--- START ---

[config.mk]
export PLATFORM = sky130hd
export DESIGN_NAME = kypd_scanner_flat
export DESIGN_NICKNAME = d
export VERILOG_FILES = /design/src/rtl/kypd_scanner_pkg.sv /design/src/rtl/kypd_scanner_if.sv /design/src/rtl/kypd_scanner_tick_gen.sv /design/src/rtl/kypd_scanner.sv /design/src/flat_wrapper.sv
export SDC_FILE = /design/constraint.sdc
export NUM_CORES = 1
export LEC_CHECK = 0
export BUFFER_PORTS_ARGS = -buffer_cell sky130_fd_sc_hd__buf_4
export CORE_UTILIZATION = 63
export CTS_BUF_LIST = sky130_fd_sc_hd__clkbuf_8 sky130_fd_sc_hd__clkbuf_16
export DETAILED_ROUTE_END_ITERATION = 6
export GPL_TIMING_DRIVEN = 0
export PLACE_DENSITY = 0.86
export SYNTH_ARGS = -nofsm -noshare
export SYNTH_HDL_FRONTEND = slang
export SYNTH_HIERARCHICAL = 1
export SYNTH_SLANG_ARGS = --single-unit
[constraint.sdc]
create_clock -name clock -period 11.8 [get_ports clock]
set_input_delay 2.36 -clock clock [delete_from_list [all_inputs] [get_ports clock]]
set_output_delay 2.36 -clock clock [all_outputs]
set_load 0.005 [all_outputs]
[src/rtl/kypd_scanner_pkg.sv]
// Shared types and constants for the Pmod KYPD scanner and the seven-segment display side.
package kypd_pkg;

  typedef enum logic [1:0] {
    IDLE,
    PRESS_DB,
    HELD,
    REL_DB
  } kypd_state_e;

  // Indexed by {row, col}; rows top to bottom, columns left to right.
  localparam logic [3:0] KEY_MAP [16] = '{
    4'h1, 4'h2, 4'h3, 4'hA,
    4'h4, 4'h5, 4'h6, 4'hB,
    4'h7, 4'h8, 4'h9, 4'hC,
    4'h0, 4'hF, 4'hE, 4'hD
  };

  function automatic logic [5:0] pack_digit(input logic en, input logic [3:0] hex, input logic dp);
    return {en, hex, dp};
  endfunction

endpackage

[src/rtl/kypd_scanner_if.sv]
// Keypad pins plus the decoded key outputs; master is the scanner, slave is the pad/consumer side.
interface kypd_scanner_if;

  logic [3:0] col;
  logic [3:0] row;
  logic       key_valid;
  logic [3:0] key_code;
  logic       key_held;
  logic [5:0] digit;

  modport master (
    output col, key_valid, key_code, key_held, digit,
    input  row
  );

  modport slave (
    input  col, key_valid, key_code, key_held, digit,
    output row
  );

endinterface

[src/rtl/kypd_scanner_tick_gen.sv]
// Free-running slot timer; tick is high for one cycle every TICK_CYCLES clocks.
module tick_gen #(
  parameter int TICK_CYCLES = 100_000
) (
  input  logic clock,
  input  logic reset,
  output logic tick
);

  localparam int            CW   = (TICK_CYCLES > 1) ? $clog2(TICK_CYCLES) : 1;
  localparam logic [CW-1:0] LAST = CW'(TICK_CYCLES - 1);

  logic [CW-1:0] count;

  always_ff @(posedge clock) begin
    if (!reset)
      count <= '0;
    else if (tick)
      count <= '0;
    else
      count <= count + CW'(1);
  end

  assign tick = (count == LAST);

endmodule

[src/rtl/kypd_scanner.sv]
// 4x4 keypad scanner: column scan, per-frame classification, debounced press/release events.
module kypd_scanner
  import kypd_pkg::*;
#(
  parameter int TICK_CYCLES     = 100_000,
  parameter int DEBOUNCE_FRAMES = 5
) (
  input  logic            clock,
  input  logic            reset,
  kypd_scanner_if.master  kp
);

  localparam logic [4:0] DF     = 5'(DEBOUNCE_FRAMES);
  localparam bit         DF_ONE = (DEBOUNCE_FRAMES == 1);

  logic        tick;
  logic [1:0]  col_idx;
  logic [3:0]  row_meta, row_sync;
  logic [15:0] frame_acc, frame_now;
  logic [4:0]  hits;
  logic [3:0]  hit_idx;
  logic        frame_end, is_empty, is_single;
  logic [3:0]  key_now;

  kypd_state_e state, state_n;
  logic [3:0]  cnt, cnt_n;
  logic [4:0]  cnt_inc;
  logic [3:0]  cand, cand_n;
  logic [3:0]  key_code_r, code_n;
  logic        digit_en, en_n;
  logic        key_valid_r, valid_n;

  tick_gen #(.TICK_CYCLES(TICK_CYCLES)) u_tick (
    .clock (clock),
    .reset (reset),
    .tick  (tick)
  );

  // Current column's live rows merged into the frame so the column-3 tick sees the whole frame.
  always_comb begin
    frame_now = frame_acc;
    for (int r = 0; r < 4; r++)
      frame_now[{2'(r), col_idx}] = ~row_sync[r];
  end

  always_comb begin
    hits    = '0;
    hit_idx = '0;
    for (int i = 0; i < 16; i++) begin
      if (frame_now[i]) begin
        hits    = hits + 5'd1;
        hit_idx = 4'(i);
      end
    end
  end

  assign frame_end = tick && (col_idx == 2'd3);
  assign is_empty  = (hits == 5'd0);
  assign is_single = (hits == 5'd1);
  assign key_now   = KEY_MAP[hit_idx];
  assign cnt_inc   = {1'b0, cnt} + 5'd1;

  always_comb begin
    state_n = state;
    cnt_n   = cnt;
    cand_n  = cand;
    code_n  = key_code_r;
    en_n    = digit_en;
    valid_n = 1'b0;
    if (frame_end) begin
      case (state)
        IDLE: begin
          if (is_single) begin
            cand_n = key_now;
            cnt_n  = 4'd1;
            if (DF_ONE) begin
              code_n  = key_now;
              en_n    = 1'b1;
              valid_n = 1'b1;
              state_n = HELD;
            end else begin
              state_n = PRESS_DB;
            end
          end
        end
        PRESS_DB: begin
          if (is_single && key_now == cand) begin
            if (cnt_inc >= DF) begin
              code_n  = cand;
              en_n    = 1'b1;
              valid_n = 1'b1;
              state_n = HELD;
            end else begin
              cnt_n = cnt_inc[3:0];
            end
          end else if (is_single) begin
            cand_n = key_now;
            cnt_n  = 4'd1;
          end else begin
            state_n = IDLE;
          end
        end
        // A held pad must go fully empty before any new key can be debounced.
        HELD: begin
          if (is_empty) begin
            cnt_n   = 4'd1;
            state_n = DF_ONE ? IDLE : REL_DB;
          end
        end
        REL_DB: begin
          if (is_empty) begin
            if (cnt_inc >= DF)
              state_n = IDLE;
            else
              cnt_n = cnt_inc[3:0];
          end else begin
            state_n = HELD;
          end
        end
        default: state_n = IDLE;
      endcase
    end
  end

  always_ff @(posedge clock) begin
    if (!reset) begin
      col_idx     <= 2'd0;
      row_meta    <= 4'hF;
      row_sync    <= 4'hF;
      frame_acc   <= '0;
      state       <= IDLE;
      cnt         <= '0;
      cand        <= '0;
      key_code_r  <= '0;
      digit_en    <= 1'b0;
      key_valid_r <= 1'b0;
    end else begin
      row_meta    <= kp.row;
      row_sync    <= row_meta;
      if (tick) begin
        col_idx   <= col_idx + 2'd1;
        frame_acc <= frame_now;
      end
      state       <= state_n;
      cnt         <= cnt_n;
      cand        <= cand_n;
      key_code_r  <= code_n;
      digit_en    <= en_n;
      key_valid_r <= valid_n;
    end
  end

  assign kp.col       = ~(4'b0001 << col_idx);
  assign kp.key_valid = key_valid_r;
  assign kp.key_code  = key_code_r;
  assign kp.key_held  = (state == HELD) || (state == REL_DB);
  assign kp.digit     = pack_digit(digit_en, key_code_r, 1'b0);

endmodule

[src/flat_wrapper.sv]
// flat-port wrapper written by rule: the top's interface ports become plain ports
module kypd_scanner_flat import kypd_pkg::*;
#(
  parameter int TICK_CYCLES     = 100_000,
  parameter int DEBOUNCE_FRAMES = 5
)
  (clock, reset, kp_col, kp_key_valid, kp_key_code, kp_key_held, kp_digit, kp_row);
  kypd_scanner_if kp_i ();
  input  logic clock;
  input  logic reset;
  output wire logic [$bits(kp_i.col)-1:0] kp_col;
  output wire logic [$bits(kp_i.key_valid)-1:0] kp_key_valid;
  output wire logic [$bits(kp_i.key_code)-1:0] kp_key_code;
  output wire logic [$bits(kp_i.key_held)-1:0] kp_key_held;
  output wire logic [$bits(kp_i.digit)-1:0] kp_digit;
  input wire logic [$bits(kp_i.row)-1:0] kp_row;
  assign kp_col = kp_i.col;
  assign kp_key_valid = kp_i.key_valid;
  assign kp_key_code = kp_i.key_code;
  assign kp_key_held = kp_i.key_held;
  assign kp_digit = kp_i.digit;
  assign kp_i.row = kp_row;
  kypd_scanner #(.TICK_CYCLES(TICK_CYCLES), .DEBOUNCE_FRAMES(DEBOUNCE_FRAMES)) u_core (.clock(clock), .reset(reset), .kp(kp_i));
endmodule
==> flow_metrics.py <==
metrics = {
    "run_status": {
        "result_of_the_run": "completed",
    },
    "place": {
        "dpl.hpwl_um": 8550,
        "dpl-instance-area_um2": 5300,
        "dp_worst_setup_slack_ns": 0.436,
        "final_replace_weighted_congestion": 0.882,
        "dp_cells": 739,
        "portBuffers": 20,
    },
    "clock_network": {
        "number_of_buffers_on_the_longest_clock_path": 2,
        "clk-insertion-delay-late_ns": 0.34,
        "ctsHtreeMaxLevel": 3,
        "ctsRootBufferMaster": "clkbuf_8",
        "tritoncts": "built",
        "cts_hold_repair.buffers": 0,
        "numClockSinks": 59,
        "cts_inserted_buffers": 9,
        "clk_pin_slew_worst_paths_ns": 0.07,
    },
    "synth": {
        "netlist.area_leader.share_pct": 23.5,
        "netlist_top_cells_area": "dfxtp_1 24%, xnor2_1 6.4%, ha_1 6.0%",
        "synth.cell_area_um2": 5030,
        "yosys_warnings": 6,
        "ys.flop_type": "dfxtp_1",
        "postSynth.asyncResetShare_pct": 0,
        "synth.lib_cells_used.distinct": 90,
        "syn-mean-instance-area_um2": 8.15,
        "synth-edff-count": 0,
        "syn_inst": 617,
        "register_area_share_after_synthesis_pct": 23.5,
        "ys_seq_elements": 59,
        "synth_area_leader": "dfxtp_1",
        "synth_most_common_cell": "nor2_1",
        "synth_fp_nets": 647,
        "synth.cells.most_frequent": "77 x nor2_1, 59 x dfxtp_1, 59 x nand2_1, 37 x xnor2_1",
    },
    "timing": {
        "report.final.slew_viol_count": 0,
        "number_of_hold_violations_in_the_final_report": 0,
        "tightest_slew_ns": 0.796,
        "finalSetupViolCount": 0,
        "min_period_ns": 10.98,
        "max_freq_mhz": 91.0,
        "final_min_period_over_clock_period_pct": 93.1,
        "slew_headroom_pct": 46.9,
        "timing.clock.skew_ns": 0.0101,
        "setup_ws_ns": 0.816,
    },
    "global_routing": {
        "grt_start_max_net_pins": 11,
        "track_usage_pct": 29.3,
        "globalRoute.totalOverflow": 0,
        "grt_pass1_wl_um": 19900,
        "grt_antenna_before_repair": 0,
        "grt_pass1_vias": 4403,
    },
    "setup_path": {
        "cpPeakStageDelay_ns": 0.41,
        "timing.critical_path.to_type": "register",
        "startpoint_of_the_worst_slack_reg_to_reg_timing_path": "u_core/col_idx[0]",
        "worst_path_most_repeated_cell": "ha_1",
        "worst_ep_arrival_time_ns": 11.21,
        "critPathSlowestCell": "dfxtp_1",
        "path_class": "register to register",
        "timing.critical_path.fanout_max": 10,
        "timing.critical_path.from": "u_core/col_idx[0]",
        "cp-start-kind": "register",
        "worst_path_required_time_ns": 12.02,
    },
    "cells_and_area": {
        "nets": 678,
        "fillers": 576,
        "final_area_um2": 5560,
        "final_cells": 755,
        "ff_latch_area_um2": 1180,
        "final_layout_size_suffix_gt1_share_pct": 14.9,
        "multiInputGateArea_um2": 3590,
        "area_growth_syn_to_layout_pct": 10.6,
        "antenna_cells_inserted": 0,
    },
    "floorplan": {
        "die_area_um2": 8340,
        "die_w_um": 91.3,
        "design.core.area_um2": 7730,
        "ioPinCount": 22,
        "start_util_pct": 65.0,
        "floorplan.rows": 32,
        "die-height_um": 91.3,
    },
    "route": {
        "drt.antenna.violating_nets": 0,
        "vias": 4515,
        "drt_first_iter_violations": 284,
        "post_drt_wl_per_cell_um": 15.7,
        "drt_pre_antenna_iters": 5,
        "drcViolationCount": 0,
        "vias_per_cell": 5.98,
        "detail_route.wirelength_um": 11800,
    },
    "power_and_ir_drop": {
        "p_leak_nw": 2.20,
        "vdd_drop_max_mv": 0.112,
        "cellPowerDensity_nw_per_um2": 79.0,
    },
    "worst_hold_path": {
        "min_path_type": "register to register",
        "hp-start": "u_core/row_meta[0]",
    },
    "run": {
        "cap_violations": 0,
    },
}
-- layer usage --
metal / up-vias / part of all wire, % / GRT usage (%)
li1: 2217 / - / -
met5: - / 0 / 0
met3: 22 / 3.9 / 4.44
met2: 134 / 50 / 50.8
met1: 2142 / 45 / 37.1
met4: 0 / 1.4 / 9.52
<file path="src/rtl/mult_product_accumulator.sv">
// Accumulates a stream of unsigned multiplier products into groups and presents
// each group's sum, term count and sticky carry-out flag over a valid/ready handshake.
module mult_product_accumulator #(
   parameter int PROD_W    = 8,
   parameter int ACC_W     = 16,
   parameter int MAX_TERMS = 16,
   parameter int COUNT_W   = 5
) (
   input  logic               clk,
   input  logic               rst_n,
   input  logic               in_valid_i,
   output logic               in_ready_o,
   input  logic [PROD_W-1:0]  in_product_i,
   input  logic               in_last_i,
   output logic               out_valid_o,
   input  logic               out_ready_i,
   output logic [ACC_W-1:0]   out_sum_o,
   output logic [COUNT_W-1:0] out_count_o,
   output logic               out_overflow_o
);

   typedef enum logic {ACCUM, HOLD} state_t;

   state_t             state_q;
   logic [ACC_W-1:0]   acc_q;
   logic [COUNT_W-1:0] cnt_q;
   logic               ovf_q;
   logic               out_valid_q;
   logic [ACC_W-1:0]   out_sum_q;
   logic [COUNT_W-1:0] out_count_q;
   logic               out_overflow_q;

   logic [ACC_W:0]     sum_d;
   logic [COUNT_W-1:0] cnt_d;
   logic               ovf_d;
   logic               accept_d;
   logic               close_d;

   // One extra bit on the adder captures the carry out of the accumulator.
   always_comb begin
      sum_d    = {1'b0, acc_q} + {{(ACC_W - PROD_W + 1){1'b0}}, in_product_i};
      cnt_d    = cnt_q + 1'b1;
      ovf_d    = ovf_q | sum_d[ACC_W];
      accept_d = in_valid_i & (state_q == ACCUM);
      close_d  = accept_d & (in_last_i | (cnt_d == COUNT_W'(MAX_TERMS)));
   end

   always_ff @(posedge clk) begin
      if (!rst_n) begin
         state_q        <= ACCUM;
         acc_q          <= '0;
         cnt_q          <= '0;
         ovf_q          <= 1'b0;
         out_valid_q    <= 1'b0;
         out_sum_q      <= '0;
         out_count_q    <= '0;
         out_overflow_q <= 1'b0;
      end else begin
         case (state_q)
            ACCUM: begin
               if (close_d) begin
                  out_sum_q      <= sum_d[ACC_W-1:0];
                  out_count_q    <= cnt_d;
                  out_overflow_q <= ovf_d;
                  out_valid_q    <= 1'b1;
                  acc_q          <= '0;
                  cnt_q          <= '0;
                  ovf_q          <= 1'b0;
                  state_q        <= HOLD;
               end else if (accept_d) begin
                  acc_q <= sum_d[ACC_W-1:0];
                  cnt_q <= cnt_d;
                  ovf_q <= ovf_d;
               end
            end
            HOLD: begin
               // Result registers keep their contents after the handshake.
               if (out_ready_i) begin
                  out_valid_q <= 1'b0;
                  state_q     <= ACCUM;
               end
            end
            default: state_q <= ACCUM;
         endcase
      end
   end

   assign in_ready_o     = (state_q == ACCUM);
   assign out_valid_o    = out_valid_q;
   assign out_sum_o      = out_sum_q;
   assign out_count_o    = out_count_q;
   assign out_overflow_o = out_overflow_q;

endmodule

</file>
<file path="config.mk">
export PLATFORM = sky130hd
export DESIGN_NAME = mult_product_accumulator
export DESIGN_NICKNAME = d
export VERILOG_FILES = /design/src/rtl/mult_product_accumulator.sv
export SDC_FILE = /design/constraint.sdc
export NUM_CORES = 1
export LEC_CHECK = 0
export BUFFER_PORTS_ARGS = -buffer_cell sky130_fd_sc_hd__buf_4
export CAP_MARGIN = 10
export CORE_MARGIN = 5
export CORE_UTILIZATION = 45
export DETAILED_ROUTE_END_ITERATION = 12
export HOLD_SLACK_MARGIN = 0.02
export PLACE_DENSITY = 0.65
export SYNTH_ARGS = -nofsm -noshare
export SYNTH_HDL_FRONTEND = slang
export SYNTH_SLANG_ARGS = --single-unit
</file>
<file path="constraint.sdc">
create_clock -name clk -period 3 [get_ports clk]
set_input_delay 0.45 -clock clk [delete_from_list [all_inputs] [get_ports clk]]
set_output_delay 0.45 -clock clk [all_outputs]
set_load 0.005 [all_outputs]
</file>
==> summary by stage <==
Setup path
The required arrival time at the worst endpoint is 3.19 ns. The signal on the critical path passes through ha_1 -> fa_1 -> a211oi_1 -> o21ai_2 -> a21boi_4 -> o211ai_1 -> o221a_1. Of all nets on the critical path, the largest fanout is 6.

The critical path in this run is classified as reg -> reg. STA classifies the critical path startpoint as a register. For this run, the slowest stage of the critical path takes roughly 0.44 ns. The nature of the critical path endpoint is a register. At the worst endpoint, the arrival time is around 2.5 ns. The slowest cell on the critical path is sky130_fd_sc_hd__fa_1.

Floorplan
Measured along the y axis, the die boundary spans 86.3 um. The die width is 86.3 um. The standard-cell row count is 27. The placeable core region is roughly 5600 um2. The area of the die is 7450 um2. In this run the count of I/O pins placed on the die edge is 37.

The initial utilization of the core area, before any placement, comes to ~47%.

STA
The final setup TNS is 0 ns. The total count of hold-check failures in the final report came to 0. For the finished layout, the period the worst path requires is 2.26 ns. Setup repair after global routing left no endpoint under its margin. The post-route fraction of the period consumed by the critical path is around 75%.

The count of pins over their slew limit is 0. At the pin with the least slew margin, the transition time is between 0.8 and 0.9 ns. Across the routed clock network, the largest skew measured is 0.00343 ns. Static timing analysis puts the maximum clock frequency at 442 MHz.

The number of failing setup endpoints in the final timing report is 0. The headroom to the max-slew limit is 45.2%.

GRT
The number of antenna violations at the first check in global routing is 0. The number of global-route vias before repair is ~2100. The first global-routing pass estimated 10700 um of wire. In the global route stage, overall resource usage came out at 17.6%. Entering global routing, the biggest net connects 19 pins. The total global routing overflow is 0.

Yosys
In the synthesized netlist the dominant register cell turns out to be sky130_fd_sc_hd__dfxtp_1. During synthesis, Yosys emitted a total of 0 warnings. The number of distinct standard cells referenced by the synthesized netlist is 55.

The netlist area before placement is 2620 um2. Synthesis handed over a netlist of approximately 290 instances. The net count after synthesis is 311. For this run, asynchronously set or reset flops after synthesis account for 0%. A synthesized cell averages 9.14 um2. The sequential-to-total area share from yosys stat is about a third. The number of enable flip-flop cells after synthesis is 0. In this run, synthesis produced a sequential element count of 46.

Final layout
At the end of the flow the core is filled with cells to a little over half. Summing all non-filler instances in the final layout gives an area of 2980 um2. The fill cell total of the finished layout is 546. For this run, the post-layout net count is roughly 340. The growth of design area from synthesis to finish is 13.7%. The number of inserted diodes is 0.

Excluding fillers, the count of instances in the completed layout stands at 388. Of the cells placed in the final design, the portion with a size suffix greater than 1 is between 20% and 30%.

Clocking
Hold repair after CTS inserted 0 buffers. The clock tree synthesis step divided the H-tree into 2 levels. The clock passes through at most 2 buffers. After clock tree synthesis, the clock-pin slew on the worst setup and hold paths is roughly 0.08 ns. The total CTS buffers is 5. The clock sink total is 46. For the worst-skew pair, the clock arrives at the later sink with an insertion delay of 0.29 ns.

The CTS tree is yes. The root buffer selected by CTS is sky130_fd_sc_hd__clkbuf_8. The quantity of gates resized following cts is 0. The post-CTS setup repair buffer count is 0.

Run
Across the run, the number of max-cap violations was 0.

Routing
The routed wire length per instance is 16.0 um. Before antenna repair, the detailed router went through 4 iterations. The DRC violation count after routing is 0.

The final route contains 2255 vias. The first routing iteration left 140 violations. The final antenna-violating net count is 0. Wires add up to 6220 um. The number of vias per cell is 5.81.

Place
The final weighted congestion in routability-driven placement is 0.818. The cell area after placement is 2890 um2. Including well taps, the total number of placed cells is 380.

Input and output buffers added on the ports amount to 36. The wire-length estimate of the detail-placed layout is 4410 um.

Run status
The flow ran to the end, and the final reports show no timing, DRC or antenna violations.

Pwr
After layout, the design draws a total of 1.29 mW. Power spread over the standard cell area amounts to between 400 and 500 nW/um2. Summed over all cells, the static leakage comes to 1.17 nW. VDD sags by at most 0.235 mV.

Worst hold path
The min-delay analysis places its worst path in the category in -> reg.
## power by group
group | internal (mW) | switching (mW) | total (mW)
Combinational | 0.105 | 0.139 | 0.245
Clock | 0.186 | 0.205 | 0.391
Sequential | 0.637 | 0.0183 | 0.655
## state kept, by name, summed over array words and instances, names as in the netlist
name / cells
state_q: 1
ovf_q: 1
cnt_q: 5
acc_q: 16
out_valid_o: 1
out_count_o: 5
out_sum_o: 16
out_overflow_o: 1
## worst max-delay path, delay by kind of cell (launching register included)
| family | cells | cell delay [ns] |
|---|---|---|
| fa+ha+maj | 2 | 0.67 |
| compound gates | 5 | 1.18 |
| flops | 1 | 0.32 |
## cell usage in the layout, fill, tap and decap left out, types with 5 or more instances in the layout
cell type,instances
sky130_fd_sc_hd__a211oi_1,5
sky130_fd_sc_hd__xor2_1,7
sky130_fd_sc_hd__clkbuf_8,6
sky130_fd_sc_hd__nand3b_1,5
sky130_fd_sc_hd__nand3_1,18
sky130_fd_sc_hd__dfxtp_1,46
sky130_fd_sc_hd__nor2_1,14
sky130_fd_sc_hd__ha_1,10
sky130_fd_sc_hd__a21oi_1,28
sky130_fd_sc_hd__o21ai_0,13
sky130_fd_sc_hd__a32oi_1,8
sky130_fd_sc_hd__buf_4,43
sky130_fd_sc_hd__inv_1,5
sky130_fd_sc_hd__xnor2_1,9
sky130_fd_sc_hd__o211ai_1,6
sky130_fd_sc_hd__nand2_1,20
sky130_fd_sc_hd__nor3_1,5
sky130_fd_sc_hd__a31oi_1,11
## worst paths after layout
kind | from | end | slack [ns] | cells past startpoint
max | acc_q[0] | out_overflow_o | 0.74 | 7
min reg2reg | out_valid_o | out_valid_o | 0.46 | 2
max reg2reg | acc_q[0] | out_overflow_o | 0.74 | 7
min | out_ready_i | state_q | 0.43 | 3
## layer usage
layer | part of all wire, % | wire (um) | track usage, % | vias up
li1 | - | - | - | 1127
met1 | 49 | 3040 | 25.8 | 1062
met2 | 45 | 2780 | 27.2 | 60
met3 | 5.2 | 325 | 2.85 | 6
met4 | 1.2 | 73 | 3.97 | 0
met5 | 0 | 0 | 0 | -
## stage by stage
stage / setup slack (ns) / hold slack, ns
floorplan: 0.772 / 0.429
global placement: 0.528 / 0.447
detailed placement: 0.475 / 0.452
CTS: 0.729 / 0.420
global route: 0.580 / 0.439
finish: 0.739 / 0.431
## kinds of logic after synthesis
group | Yosys count | share of synthesized area (%)
AOI/OAI and AO/OA | 104 | 29.6
xor gates and xnor gates | 16 | 5.34
buffers and inverters | 27 | 6.35
muxes | 2 | 0.763
DFF | 46 | 35.1
and+or+nand+nor | 81 | 17.3
adders and majority gates | 11 | 5.53
## cell usage after synthesis (all sizes together) (3+ instances only)
cell	n	area share [%]
a211oi	9	3.3
a21o	3	0.86
a21oi	30	6.3
a31oi	11	2.6
a32oi	8	2.7
and2	3	0.76
buf	14	4.5
clkbuf	8	1.1
dfxtp	46	35
ha	10	4.8
inv	5	0.72
nand2	20	2.9
nand3	20	4.5
nand3b	5	1.4
nor2	15	2.2
nor3	7	2.2
o211a	4	1.5
o211ai	9	3.5
o21a	4	1.2
o21ai	17	3.7
o22ai	3	0.95
xnor2	9	3.0
xor2	7	2.3
## cell type report
class                      instances  area [um2]  share of cell area, %
multi-input combinational        214        1540                   51.6
timing repair buffer              43         323                   10.8
sequential                        46         921                   30.9
clock buffer                       7        86.3                   2.90
clock inverter                     1        5.00                  0.168
tap                               72        90.1                   3.02
inverter                           5        18.8                  0.629
No activity file was read; power rests on OpenSTA's default activity.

--- END ---

Reproduce only the lines from the top of the material through the one bearing "function automatic logic", each exactly as it stands.

[config.mk]
export PLATFORM = sky130hd
export DESIGN_NAME = kypd_scanner_flat
export DESIGN_NICKNAME = d
export VERILOG_FILES = /design/src/rtl/kypd_scanner_pkg.sv /design/src/rtl/kypd_scanner_if.sv /design/src/rtl/kypd_scanner_tick_gen.sv /design/src/rtl/kypd_scanner.sv /design/src/flat_wrapper.sv
export SDC_FILE = /design/constraint.sdc
export NUM_CORES = 1
export LEC_CHECK = 0
export BUFFER_PORTS_ARGS = -buffer_cell sky130_fd_sc_hd__buf_4
export CORE_UTILIZATION = 63
export CTS_BUF_LIST = sky130_fd_sc_hd__clkbuf_8 sky130_fd_sc_hd__clkbuf_16
export DETAILED_ROUTE_END_ITERATION = 6
export GPL_TIMING_DRIVEN = 0
export PLACE_DENSITY = 0.86
export SYNTH_ARGS = -nofsm -noshare
export SYNTH_HDL_FRONTEND = slang
export SYNTH_HIERARCHICAL = 1
export SYNTH_SLANG_ARGS = --single-unit
[constraint.sdc]
create_clock -name clock -period 11.8 [get_ports clock]
set_input_delay 2.36 -clock clock [delete_from_list [all_inputs] [get_ports clock]]
set_output_delay 2.36 -clock clock [all_outputs]
set_load 0.005 [all_outputs]
[src/rtl/kypd_scanner_pkg.sv]
// Shared types and constants for the Pmod KYPD scanner and the seven-segment display side.
package kypd_pkg;

  typedef enum logic [1:0] {
    IDLE,
    PRESS_DB,
    HELD,
    REL_DB
  } kypd_state_e;

  // Indexed by {row, col}; rows top to bottom, columns left to right.
  localparam logic [3:0] KEY_MAP [16] = '{
    4'h1, 4'h2, 4'h3, 4'hA,
    4'h4, 4'h5, 4'h6, 4'hB,
    4'h7, 4'h8, 4'h9, 4'hC,
    4'h0, 4'hF, 4'hE, 4'hD
  };

  function automatic logic [5:0] pack_digit(input logic en, input logic [3:0] hex, input logic dp);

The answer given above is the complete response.